Sunday, May 4, 2008


On the morning of the last day in New York, we went to the Hoffman Gallery to see a watercolor painting by Joseph Raffael. It was magnificent and what a treat to be able to stand so close and really study how he created it. Monumental in size and sparkling with drops of color, I was captivated. I have a book on him, so upon my return, I took out the book and reread it as I didn't remember the details of his technique. I also visited his website where there are a number of short videos showing him painting. I decided I wanted to try to achieve something of his look in a portrait. I toyed with the idea of projecting the photo to trace all the small shapes but I just couldn't make myself do it. Drawing is fundamental to my work and my ethic. I decided I could draw the image on by hand and then just paint the drops of color without having to create the shapes on the page first. Besides, I wanted the idea of his but not a carbon copy of his work.

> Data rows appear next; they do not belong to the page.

[config.mk]
export PLATFORM = sky130hd
export DESIGN_NAME = serial_add_ctrl
export DESIGN_NICKNAME = d
export VERILOG_FILES = /design/src/rtl/serial_add_ctrl.sv
export SDC_FILE = /design/constraint.sdc
export NUM_CORES = 1
export LEC_CHECK = 0
export CAP_MARGIN = 20
export CELL_PAD_IN_SITES_DETAIL_PLACEMENT = 1
export CELL_PAD_IN_SITES_GLOBAL_PLACEMENT = 1
export CORE_MARGIN = 1.5
export CORE_UTILIZATION = 38
export DETAILED_ROUTE_END_ITERATION = 10
export PLACE_DENSITY = 0.88
export SYNTH_ARGS = -nofsm -noshare
export SYNTH_HDL_FRONTEND = slang
export SYNTH_SLANG_ARGS = --single-unit
[constraint.sdc]
create_clock -name clk -period 1.92 [get_ports clk]
set_input_delay 0.192 -clock clk [delete_from_list [all_inputs] [get_ports clk]]
set_output_delay 0.192 -clock clk [all_outputs]
set_load 0.1 [all_outputs]
[src/rtl/serial_add_ctrl.sv]
// Bit-serial add controller: drives an external 1-bit adder slice LSB-first. Optional subtract mode under SERIAL_ADD_SUB_EN.
// Latency: out_valid rises WIDTH cycles after the accepting edge. One operation is in flight at a time.
// Backpressure: in_ready only in IDLE. The result is held in DONE until out_ready. abort cancels SHIFT.
module serial_add_ctrl #(
    parameter int WIDTH = 8
) (
    input  logic             clk,
    input  logic             reset,
    input  logic             in_valid,
    output logic             in_ready,
    input  logic [WIDTH-1:0] num1,
    input  logic [WIDTH-1:0] num2,
    input  logic             cin,
`ifdef SERIAL_ADD_SUB_EN
    input  logic             sub,
`endif
    output logic             sa_a,
    output logic             sa_b,
    output logic             sa_cin,
    input  logic             sa_s,
    input  logic             sa_cout,
    input  logic             abort,
    output logic             out_valid,
    input  logic             out_ready,
    output logic [WIDTH-1:0] sum,
    output logic             cout
);
    localparam int CW = $clog2(WIDTH);

    typedef enum logic [1:0] {IDLE, SHIFT, DONE} state_t;

    state_t           state, state_d;
    logic [WIDTH-1:0] opa, opb;
    logic [WIDTH-2:0] acc;
    logic [WIDTH-1:0] acc_n;
    logic             carry;
    logic [CW-1:0]    cnt;
    logic             sub_q;
    logic             sub_in;
    logic             last, accept, step;

`ifdef SERIAL_ADD_SUB_EN
    assign sub_in = sub;
`else
    assign sub_in = 1'b0;
`endif

    assign last   = (cnt == CW'(WIDTH - 1));
    assign accept = (state == IDLE) && in_valid;
    assign step   = (state == SHIFT) && !abort;
    // The final slice bit becomes the MSB of the completed sum.
    assign acc_n  = {sa_s, acc};

    always_ff @(posedge clk or negedge reset) begin
        if (!reset) begin
            state <= IDLE;
        end else begin
            state <= state_d;
        end
    end

    always_comb begin
        state_d   = state;
        in_ready  = 1'b0;
        out_valid = 1'b0;
        sa_a      = 1'b0;
        sa_b      = 1'b0;
        sa_cin    = 1'b0;
        case (state)
            IDLE: begin
                in_ready = 1'b1;
                if (in_valid) state_d = SHIFT;
            end
            SHIFT: begin
                sa_a   = opa[0];
                sa_b   = opb[0] ^ sub_q;
                sa_cin = carry;
                if (abort)     state_d = IDLE;
                else if (last) state_d = DONE;
            end
            DONE: begin
                out_valid = 1'b1;
                if (out_ready) state_d = IDLE;
            end
            default: state_d = IDLE;
        endcase
    end

    // sum/cout are updated only on completion, so an abort leaves the previous result visible.
    always_ff @(posedge clk or negedge reset) begin
        if (!reset) begin
            opa   <= '0;
            opb   <= '0;
            acc   <= '0;
            carry <= 1'b0;
            cnt   <= '0;
            sub_q <= 1'b0;
            sum   <= '0;
            cout  <= 1'b0;
        end else if (accept) begin
            opa   <= num1;
            opb   <= num2;
            carry <= sub_in | cin;
            cnt   <= '0;
            sub_q <= sub_in;
        end else if (state == SHIFT && abort) begin
            cnt <= '0;
        end else if (step) begin
            opa   <= opa >> 1;
            opb   <= opb >> 1;
            acc   <= acc_n[WIDTH-1:1];
            carry <= sa_cout;
            cnt   <= cnt + CW'(1);
            if (last) begin
                sum  <= acc_n;
                cout <= sa_cout;
            end
        end
    end
endmodule

==> results.toml, run 1 <==
[outcome]
status = "complete, no violations"

[logic_synthesis]
yosys-top-cells-count = "dfrtp_1 (38), nand2_1 (26), a22o_1 (15)"
seq_area_frac_synth = 0.5815
ys_async_sr_fraction = 1.000
syn-num-nets = 161
synth_cell_types = 22
yosys_warnings = 0
yosys.area.top_type = "dfrtp_1"
synth-edff-count = 0
yosysMostFrequentCell = "dfrtp_1"
synthTopCellsByArea = "dfrtp_1 (58%), a22o_1 (8.0%), mux2_1 (6.2%), nand2_1 (6.0%), a21o_1 (5.5%)"
syn_inst = 135
ys_ff_latch = 38
synth_top_area_frac = 0.5815
syn_area_mm2 = 0.001635
ys.flop_type = "dfrtp_1"
avgSynthCellArea_um2 = 12.11

[floorplanning]
fp.dieH_um = 68.60
rows = 23
ioPinCount = 38
start_util = 0.4030
die_area_mm2 = 0.004706
coreArea_mm2 = 0.004058
die_w_um = 68.60

[timing]
fin_skew_ns = 0.006811
worst_pin_slew_ns = 0.8892
timing.hold.ws_ns = 0.0004514
setup_violations = 0
slew_viol_final = 0
tns_ns = 0
final.min_clock_period_ns = 1.751
worst_slew_margin_rel = 0.4050
rsz0062_at_grt = "no"
finalCritPeriodShare = 0.9119
fmax_mhz = 571.1
hold_violations = 0
worst_slack_ns = 0.1691

[clock_tree]
cts_tree = "done"
cts_sinks = 38
cts_hold_buf = 0
cts_setup_buffers = 0
clock_latency_ns = 0.28
htree_levels = 2
clk_path_buf_depth = 2
cts_inserted_buffers = 5
post_cts_resized = 0
clk_pin_slew_ns = 0.07
ctsRootBufferMaster = "clkbuf_8"

[global_routing]
grt_pass1_vias = 1219
grt_pass1_wl_um = 5927
antenna_found_initial = 0
grt_max_degree = 39
grt.total_usage = 0.1777
grt-ovfl-total = 0

[setup_path]
rr_worst_depth = 3
worstPathRequired_ns = 2.08
rr_startpoint = "state[1]"
crit_path_start = "state[1]"
crit_arrival_ns = 1.91
reg2reg_to = "sum[3]"
setup.worst_path.class = "reg -> reg"
end_kind = "register"
regToRegSetupSlack_ns = 0.17
start_kind = "register"
cp_max_fo = 10

[place]
place.gp.congestion = 0.7471
pre_cts_ws_ns = -0.01503
dpl.cell_count = 219
hpwlAfterDp_um = 2755
dpl-instance-area_mm2 = 0.002078
port_buffers = 37

[layout]
fillers = 431
final_area_mm2 = 0.002155
drive_gt1_frac = 0.1761
finalNetCount = 202
stdcell_count = 226
area_growth_pct = 31.75
multi_input_area_um2 = 630.6
seq_area_um2 = 950.9
antenna_cells = 0

[drt]
vias_per_cell = 5.066
wl_per_cell_um = 16.46
first_iter_violations = 45
drc_errors = 0
ant_nets = 0
finalWirelength_um = 3721
vias = 1145
first_pass_iters = 4

[power_and_ir_drop]
leakagePower_nw = 1.113
ir_drop_mv = 0.4487
p_per_area_mw_per_mm2 = 903.2

[worst_hold_path]
hold_path.class = "in -> async"

[job]
cap_viol_max_count = 0
area by class of cell:
type | instances | share of cell area
clock buffer | 7 | 0.03542
inverter | 1 | 0.001742
multi-input combinational | 88 | 0.2927
sequential | 38 | 0.4413
tap | 50 | 0.02904
timing repair buffer | 42 | 0.1998
sequential cells by signal (all words and copies together) (netlist names):
register / cells
opa: 8
opb: 8
sum: 8
acc: 7
cnt: 3
state: 2
carry: 1
cout: 1
per-layer routing:
metal	track usage	part of all wire
met2	0.3113	0.49
met4	0.06750	0.011
met1	0.2101	0.44
met5	0	0
met3	0.04221	0.057
worst max-delay path by stage:
stage | to | slack [ns] | depth (start not counted)
detailed placement | sum[3] | -0.02 | 4
floorplan | opa[1] | -0.05 | 4
global route | sum[3] | 0.06 | 3
finish | sum[3] | 0.17 | 3
CTS | sum[3] | 0.13 | 3
global placement | sum[7] | 0.09 | 4
worst max-delay path, stage by stage (launching register included):
cell and delay, ns:
dfrtp_1 0.50, nor3b_4 0.29, and2_1 0.46, mux2_1 0.38
logic make-up (layout without fill, tap and decap cells):
kind of cell / Yosys count / after routing / share of synthesized area
AO/OA/AOI/OAI: 36 / 36 / 0.1752
adder cells (fa/ha/maj): 2 / 2 / 0.01530
buffers and inverters: 9 / 50 / 0.03596
flip-flops: 38 / 38 / 0.5815
multiplexers: 10 / 10 / 0.06810
AND/OR/NAND/NOR: 40 / 40 / 0.1239
layout by cell type (no fill, tap or decap):
| master | n |
|---|---|
| dfrtp_1 | 38 |
| nand2_1 | 26 |
| clkdlybuf4s50_1 | 22 |
| a22o_1 | 15 |
| buf_4 | 14 |
| a21o_1 | 12 |
| mux2_1 | 9 |
| clkbuf_8 | 5 |
| buf_12 | 5 |
| and2_1 | 4 |
| a21oi_1 | 3 |
| a2bb2oi_1 | 3 |
| nor2_1 | 3 |
| nor3b_4 | 2 |
| ha_1 | 2 |
| clkbuf_1 | 2 |
| nor2_2 | 1 |
| nor2b_2 | 1 |
| nor2b_1 | 1 |
| o21bai_1 | 1 |
| or3b_2 | 1 |
| or3_1 | 1 |
| o221a_2 | 1 |
| inv_1 | 1 |
| o21ai_0 | 1 |
| mux2i_1 | 1 |
| buf_2 | 1 |
through the flow:
| step | power (mW) | util |
|---|---|---|
| floorplan | 1.275 | - |
| CTS | 1.971 | 0.5310 |
| global placement | 1.435 | 0.5122 |
| global route | 2.063 | 0.5310 |
| finish | 1.946 | 0.5310 |
| detailed placement | 1.470 | 0.5122 |
power by group:
group	switching, mW	internal (mW)	total (mW)	leakage [nW]
combinational	0.239	0.208	0.447	0.585
sequential	0.0785	0.923	1.00	0.490
clock	0.248	0.250	0.498	0.0383
total	0.566	1.38	1.95	1.11
No activity file was read; power rests on OpenSTA's default activity.
==> run 2: changes to the inputs <==
--- a/config.mk
+++ b/config.mk
@@ -5,13 +5,13 @@
 export SDC_FILE = /design/constraint.sdc
 export NUM_CORES = 1
 export LEC_CHECK = 0
-export CAP_MARGIN = 20
+export CAP_MARGIN = 10
 export CELL_PAD_IN_SITES_DETAIL_PLACEMENT = 1
 export CELL_PAD_IN_SITES_GLOBAL_PLACEMENT = 1
 export CORE_MARGIN = 1.5
-export CORE_UTILIZATION = 38
+export CORE_UTILIZATION = 41
 export DETAILED_ROUTE_END_ITERATION = 10
-export PLACE_DENSITY = 0.88
+export PLACE_DENSITY = 0.93
 export SYNTH_ARGS = -nofsm -noshare
 export SYNTH_HDL_FRONTEND = slang
 export SYNTH_SLANG_ARGS = --single-unit
==> constraint.sdc (replaced) <==
create_clock -name clk -period 2.2 [get_ports clk]
set_input_delay 0.22 -clock clk [delete_from_list [all_inputs] [get_ports clk]]
set_output_delay 0.22 -clock clk [all_outputs]
set_load 0.1 [all_outputs]
==> run 2 against run 1 <==
  * Critical path depth grew 1
  * Sequential cell count is the same
  * Sequential power shrank 12%
  * Utilization grew 3.8 points
  * Maximum frequency shrank 4.0%
  * Sequential share of layout area grew 0.54 points
==> results.toml, run 2 (synthesis gave the netlist of run 1 again) <==
[setup_path]
worstPathRequired_ns = 2.44
worst_path_max_delay_cell = "nor2_1"
cp_max_fo = 16
cpPeakStageDelay_ns = 0.62
crit_arrival_ns = 2.07
end_kind = "register"
crit_family = "simple AND/OR/NAND/NOR gates"
crit_buf_inv = 1
setup.worst_path.class = "reg -> reg"
cp_cell_sequence = "nor3b_4 -> buf_4 -> nor2_1 -> a22o_1"
start_kind = "register"

[floorplanning]
coreArea_mm2 = 0.003744
ioPinCount = 38
rows = 22
die_w_um = 66.16
fp.dieH_um = 66.16
start_util = 0.4368
die_area_mm2 = 0.004376

[outcome]
status = "complete, no violations"

[timing]
worst_pin_slew_ns = 0.8523
finalCritPeriodShare = 0.8294
hold_violations = 0
fmax_mhz = 548.0
worst_slew_margin_rel = 0.4318
final.min_clock_period_ns = 1.825
fin_skew_ns = 0.005188
rsz0062_at_grt = "no"
setup_violations = 0
tns_ns = 0
slew_viol_final = 0
worst_slack_ns = 0.3752

[layout]
fillers = 411
seq_area_um2 = 950.9
layout_commonest_cell = "dfrtp_1"
finalNetCount = 200
final_cell_mix = "dfrtp_1 (38), nand2_1 (26), clkdlybuf4s50_1 (22)"
drive_gt1_frac = 0.1771
area_growth_pct = 30.15
multi_input_area_um2 = 628.1
largest_registers = "opa x8, opb x8, sum x8"
final_util = 0.5685
stdcell_count = 223
antenna_cells = 0

[clock_tree]
htree_levels = 2
cts_hold_buf = 0
clk_path_buf_depth = 2
ctsRootBufferMaster = "clkbuf_8"
cts_tree = "done"
clock_latency_ns = 0.30
post_cts_resized = 0
cts_inserted_buffers = 5
cts_setup_buffers = 0
clk_pin_slew_ns = 0.08
cts_sinks = 38

[global_routing]
grt_pass1_wl_um = 6175
grt.total_usage = 0.1956
antenna_found_initial = 0
grt_pass1_vias = 1310
grt-ovfl-total = 0
grt_max_degree = 39

[worst_hold_path]
hold_path.class = "in -> async"

[drt]
vias = 1182
vias_per_cell = 5.300
ant_nets = 0
wl_per_cell_um = 16.85
drc_errors = 0
first_pass_iters = 4
finalWirelength_um = 3757
first_iter_violations = 121

[place]
hpwlAfterDp_um = 2607
place.gp.congestion = 0.7239
dpl.cell_count = 215
port_buffers = 37
pre_cts_ws_ns = 0.2140

[power_and_ir_drop]
leakagePower_nw = 1.106
seq_power_share = 0.500
p_clk_frac = 0.287
p_per_area_mw_per_mm2 = 826.7
ir_drop_mv = 0.4521
p_sw_frac = 0.3017
p_comb_frac = 0.214
p_sw_mw = 0.5309
power_mw = 1.760
power.internal_mw = 1.229

[job]
cap_viol_max_count = 0
run 2: layout make-up:
class | instances | share of cell area
clock buffers | 6 | 0.03880
inverters | 1 | 0.001764
multi-input cells | 88 | 0.2951
clock inverters | 2 | 0.005879
repair buffers | 40 | 0.1834
flip-flops and latches | 38 | 0.4468
well taps | 48 | 0.02822
run 2: path summary, 6_finish.rpt:
kind,endpoint,slack (ns),cells after the start,start
worst max-delay path,opa[7],0.38,4,state[0]
worst max register to register,opa[7],0.38,4,state[0]
max in group asynchronous,acc[1],1.64,1,reset
worst min register to register,opa[0],0.47,1,opa[0]
min in group clk,opa[0],0.47,1,opa[0]
worst min-delay path,opb[4],0.02,1,reset
run 2: routing by layer:
metal / global-route usage / wire length [µm] / share of wire / vias to the layer above
li1: - / - / - / 549
met1: 0.2303 / 1591 / 0.42 / 587
met2: 0.3350 / 1912 / 0.51 / 38
met3: 0.04089 / 166 / 0.044 / 8
met4: 0.09949 / 86 / 0.023 / 0
met5: 0 / 0 / 0 / -
run 2: per-stage QoR:
step	area (µm²)	hold WS, ns
6_report	2128	0.02073
5_1_grt	2128	0.08936
4_1_cts	2128	0.04028
3_5_place_dp	2033	0.3733
3_3_place_gp	2033	0.3484
2_1_floorplan	1638	-0.07559
run 2: power groups by stage:
stage	sequential (mW)	clock (mW)	combinational, mW
2_1_floorplan	0.866	0	0.246
3_3_place_gp	0.880	0	0.360
3_5_place_dp	0.891	0	0.379
4_1_cts	0.879	0.522	0.381
5_1_grt	0.894	0.553	0.410
6_report	0.879	0.504	0.376
==> run 3: changes to the inputs <==
--- a/config.mk
+++ b/config.mk
@@ -9,9 +9,9 @@
 export CELL_PAD_IN_SITES_DETAIL_PLACEMENT = 1
 export CELL_PAD_IN_SITES_GLOBAL_PLACEMENT = 1
 export CORE_MARGIN = 1.5
-export CORE_UTILIZATION = 41
+export CORE_UTILIZATION = 35
 export DETAILED_ROUTE_END_ITERATION = 10
-export PLACE_DENSITY = 0.93
+export PLACE_DENSITY = 0.86
 export SYNTH_ARGS = -nofsm -noshare
 export SYNTH_HDL_FRONTEND = slang
 export SYNTH_SLANG_ARGS = --single-unit
==> constraint.sdc (replaced) <==
create_clock -name clk -period 1.5 [get_ports clk]
set_input_delay 0.15 -clock clk [delete_from_list [all_inputs] [get_ports clk]]
set_output_delay 0.15 -clock clk [all_outputs]
set_load 0.1 [all_outputs]
==> run 3 against run 2 <==
  * The flow now finishes with violations (negative setup slack)
  * Setup slack worse by 0.38 ns
  * Clock skew decreased by 0.0021 ns
  * Global-route usage fell by 1.6 points
  * Non-clock buffer count increased by 15
  * Sequential cell count unchanged
  * First-iteration DRC count shrank 64%
  * Clock-buffer cell count shrank 1
  * Register-to-register slack got worse by 0.36 ns
  * Hold slack improved by 0.40 ns
  * Critical path depth stayed put
  * Critical endpoint is now sa_a
==> results.toml, run 3 (synthesis gave the netlist of run 1 again) <==
[setup_path]
cp_max_fo = 5
worst_path_max_delay_cell = "dfrtp_2"
end_kind = "primary output"
crit_buf_inv = 2
setup.worst_path.class = "reg -> out"
crit_arrival_ns = 1.35
worstPathRequired_ns = 1.35
cp_cell_sequence = "buf_6 -> nor2b_4 -> and2_4 -> buf_12"
cpPeakStageDelay_ns = 0.46
start_kind = "register"
rr_startpoint = "cnt[0]"
regToRegSetupSlack_ns = 0.02
crit_family = "flip-flops"
crit_path_start = "state[1]"

[timing]
finalCritPeriodShare = 1.002
slew_viol_final = 0
setup_violations = 1
hold_violations = 0
fin_skew_ns = 0.003068
final.min_clock_period_ns = 1.503
worst_slack_ns = -0.002710
fmax_mhz = 665.5
worst_slew_margin_rel = 0.6708
rsz0062_at_grt = "yes"
tns_ns = -0.002710
worst_pin_slew_ns = 0.4939

[outcome]
status = "finished, violations left"
violations = "negative setup slack"

[floorplanning]
ioPinCount = 38
coreArea_mm2 = 0.004414
rows = 24
die_w_um = 71.36
fp.dieH_um = 71.36
start_util = 0.3705
die_area_mm2 = 0.005092

[global_routing]
antenna_found_initial = 0
grt_pass1_wl_um = 7038
grt_pass1_vias = 1420
grt_max_degree = 39
grt.total_usage = 0.1798
grt-ovfl-total = 0

[layout]
largest_registers = "opa x8, opb x8, sum x8"
finalNetCount = 215
area_growth_pct = 56.24
layout_commonest_cell = "dfrtp_1"
final_cell_mix = "dfrtp_1 (37), nand2_1 (26), clkdlybuf4s50_1 (22)"
stdcell_count = 242
drive_gt1_frac = 0.3368
antenna_cells = 0

[clock_tree]
clock_latency_ns = 0.30
htree_levels = 2
cts_inserted_buffers = 5
ctsRootBufferMaster = "clkbuf_8"
clk_path_buf_depth = 2
cts_sinks = 38
clk_pin_slew_ns = 0.08
cts_tree = "done"

[job]
cap_viol_max_count = 0

[place]
port_buffers = 37
dpl.cell_count = 230
place.gp.congestion = 0.8404
hpwlAfterDp_um = 2943

[power_and_ir_drop]
ir_drop_mv = 0.5831
leakagePower_nw = 1.250
p_per_area_mw_per_mm2 = 1166

[drt]
finalWirelength_um = 4413
ant_nets = 0
first_iter_violations = 44
vias_per_cell = 5.277
drc_errors = 0
first_pass_iters = 4
vias = 1277
wl_per_cell_um = 18.24

[worst_hold_path]
hold_path.class = "in -> async"
run 3: power by group:
part / total (mW) / internal (mW) / switching [mW]
registers: 1.28 / 1.18 / 0.105
clock network: 1.05 / 0.666 / 0.381
logic: 0.649 / 0.317 / 0.332
run 3: final timing paths:
kind / to / cells past startpoint
setup / recovery: sa_a / 4
hold / removal: opb[6] / 3
setup reg to reg: sum[6] / 5
hold reg to reg: opb[3] / 1
max in group asynchronous: state[1] / 3
min in group clk: opa[2] / 2
run 3: cell type report:
cell class	instances	area, µm²
fillers	433	1859
inverters	1	3.754
clock buffers	5	68.82
well taps	52	65.06
flip-flops and latches	38	952.2
clock inverters	3	68.82
multi-input cells	88	716.9
repair buffers	55	679.4
run 3: stage by stage:
stage	hold WS, ns	worst slack, ns	total power, mW	utilization	cell area, µm²
4_1_cts	0.4186	-0.02739	2.994	0.5666	2501
5_1_grt	0.4282	-0.05790	3.109	0.5788	2555
3_3_place_gp	0.2102	-0.2031	1.866	0.5210	2300
3_5_place_dp	0.2266	-0.2625	1.911	0.5210	2300
2_1_floorplan	-0.1456	-0.1035	1.638	-	1654
6_report	0.4256	-0.002710	2.980	0.5788	2555
run 3: tightest hold or removal path, cell delays in order:
cell and delay, ns:
dlygate4sd3_1 0.52, buf_2 0.09, buf_4 0.41
run 3: what timing repair did:
action                                 in CTS  in global routing
setup buffers                               2                  2
endpoints found under the hold margin      38                  0
hold buffers                                1                  0
setup endpoints to repair                  26                 13
pin swaps                                   2                  5
resized for setup                          14                 13
run 3: metal layers:
| metal | global-route usage | routed length (µm) | up-vias |
|---|---|---|---|
| li1 | - | - | 578 |
| met1 | 0.2193 | 1874 | 653 |
| met2 | 0.3138 | 2235 | 39 |
| met3 | 0.05204 | 250 | 7 |
| met4 | 0.04403 | 53 | 0 |
| met5 | 0 | 0 | - |
==> edit: new RTL, flow settings as in run 3 <==
Set the parameter `WIDTH` to 16 (it was 8).
--- a/src/rtl/serial_add_ctrl.sv
+++ b/src/rtl/serial_add_ctrl.sv
@@ -2,7 +2,7 @@
 // Latency: out_valid rises WIDTH cycles after the accepting edge. One operation is in flight at a time.
 // Backpressure: in_ready only in IDLE. The result is held in DONE until out_ready. abort cancels SHIFT.
 module serial_add_ctrl #(
-    parameter int WIDTH = 8
+    parameter int WIDTH = 16
 ) (
     input  logic             clk,
     input  logic             reset,
Ports: changed (resized num1, num2 and sum); port bits go from 38 to 62. No check against the original RTL was run, so the function may have changed too.
==> edit against run 3 <==
  * The run still ends with setup timing left
  * Sequential cell count is 33 higher
  * Power is 90% higher
  * Combinational power is 85% higher
  * Synthesized area is 79% higher
  * Sequential power is 100% higher
  * Highest routed layer unchanged
  * Clock skew is 0.0076 ns higher
  * Final area is 73% higher
  * Hold slack worse by 0.15 ns
  * Setup slack worse by 0.013 ns
  * Non-clock buffer count is 31 higher
  * Clock power is 79% higher
  * Routed wire length is 75% higher
  * Largest power group unchanged
==> edit: results <==
[yosys]
netlist_top_cells_area = dfrtp_1 (61%), a22o_1 (9.0%), a21o_1 (7.4%)
synth_seq_area_share = 0.6061
synthesis.instances = 245
synth_fp_nets = 286
synth-seq-cells = 71
ys_types = 24

[drt]
drtIter0Drc = 94
drt-total-wl_mm = 7.708
wl_per_cell_um = 17.68

[cts]
post_cts.repair.setup_buffers = 6
clk_latency_ns = 0.35
cts_max_level = 3
cts-buffers-inserted = 9

[final_layout]
nClkBuffers = 10
num-multi-input-gates = 157
drive_above_1_share = 0.2749
buffer_area_frac = 0.2465
fin_nets = 367
clock_tree_area_fraction = 0.05535
multiInputGateArea_sq_um = 1179
seqAreaFraction = 0.4016
nFillCells = 825
multi_input_area_share = 0.2660
top_regs = opa x16, opb x16, sum x16
buffers = 86

[placement]
gp_congestion = 0.7658
portBuffers = 61
pre_cts_ws_ns = -0.2434
dpl.cell_count = 412
dp.final_hpwl_mm = 4.993

[setup_path]
crit_fanout = 6
r2r_cells = 4
worst_path_largest_cell_delay_ns = 0.49

[power_and_ir_drop]
p_clk_frac = 0.333
combPwrFrac = 0.211
p_leak_nw = 2.228
ir_drop_mv = 0.5003
comb-power_mw = 1.20

[timing]
slew_headroom = 0.6975
skew_ns = 0.01064
finalSetupTns_ns = -0.05480
finalSetupViolCount = 7
worst_slack_ns = -0.01537

[global_route]
grt_pass1_vias = 2389
antenna_found_initial = 0
grt_usage = 0.1876
grt_max_degree = 34

[run_status]
violations = setup timing
status = complete, but fails checks

[die]
rows = 33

I decided to use the new photos I had taken of one of the housepainters who worked on our house last week. Bill Cook was spattered with paint and a very colorful character. He told my husband that outside of his mother, I was the only other woman who liked his face! I think his face is a treasure. I will be using his image for my demo in the Texas Workshop next week, so I wanted to get started. First I drew in my sketch book to get familiar with this new face. Next I drew with my Cheap Joe's Oiler Boiler with Walnut Ink onto Tyvek and using the Hydrus Liquid Watercolors, I was able to complete the painting in about 4 hours. I was struggling at first with everything running together but I managed to get things under control. Overall, I think I achieved the look I was after. Next I will try it on hot press paper and see what happens.

Below is an excerpt from a speech given by Zelda Fichandler. She is the chair of graduate acting and a master teacher at New York University's Tisch School of the Arts.

" Numberless demands are made on us even before we're old enough to internalize them. Clean your plate or you can't go out to play. You have seven minutes to finish the test. Big boys don't cry…. It takes time to dissolve the restrictions of an educational system where answers are either right or wrong and where uniqueness can be perceived as disruptive. Be patient as you discover the ways in which you are not replaceable by anyone else. " quote from Zelda Fichandler,


Mike said...

This is a knockout, Myrn!

Anonymous said...

Wow! This simply captured my attention and I salivated at the wonderful colors. Inspired!

Nava said...

I think your drawing-by-hand rater than projecting is part of what makes your work so unique and personal. When a photo is traced, it has a more rigid feel to it.

These are incredible - both the drawings and the painting. And yes, Bill Cook has a great face!

Sandy Maudlin said...

INCREDIBLE. The color and energy dance and dance and dance! I love this.

I've enjoyed reading your blogs about your AWS adventure. I'm sure you'll have many more, too. And thanks for the quotes. Godd info.

RH Carpenter said...

This is a fantastic portrait!! I laughed at his comment - and I bet he is thrilled you are using him as your model :)

Anonymous said...

Great Painting! JR is one of my all time faves. I have had the pleasure of seeing one of his shows and meet him. He is a genuine as they come.